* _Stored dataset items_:
--------------------

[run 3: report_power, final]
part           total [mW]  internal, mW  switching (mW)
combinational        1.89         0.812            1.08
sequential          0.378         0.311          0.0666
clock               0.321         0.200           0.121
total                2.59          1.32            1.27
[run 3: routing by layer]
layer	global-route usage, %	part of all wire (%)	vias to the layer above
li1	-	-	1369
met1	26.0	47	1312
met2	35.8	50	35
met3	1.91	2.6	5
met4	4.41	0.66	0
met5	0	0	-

--------------------

* _Activity_: Pick out, from the lines above, every one that contains the string "total".

* _Answer box_:
part           total [mW]  internal, mW  switching (mW)
total                2.59          1.32            1.27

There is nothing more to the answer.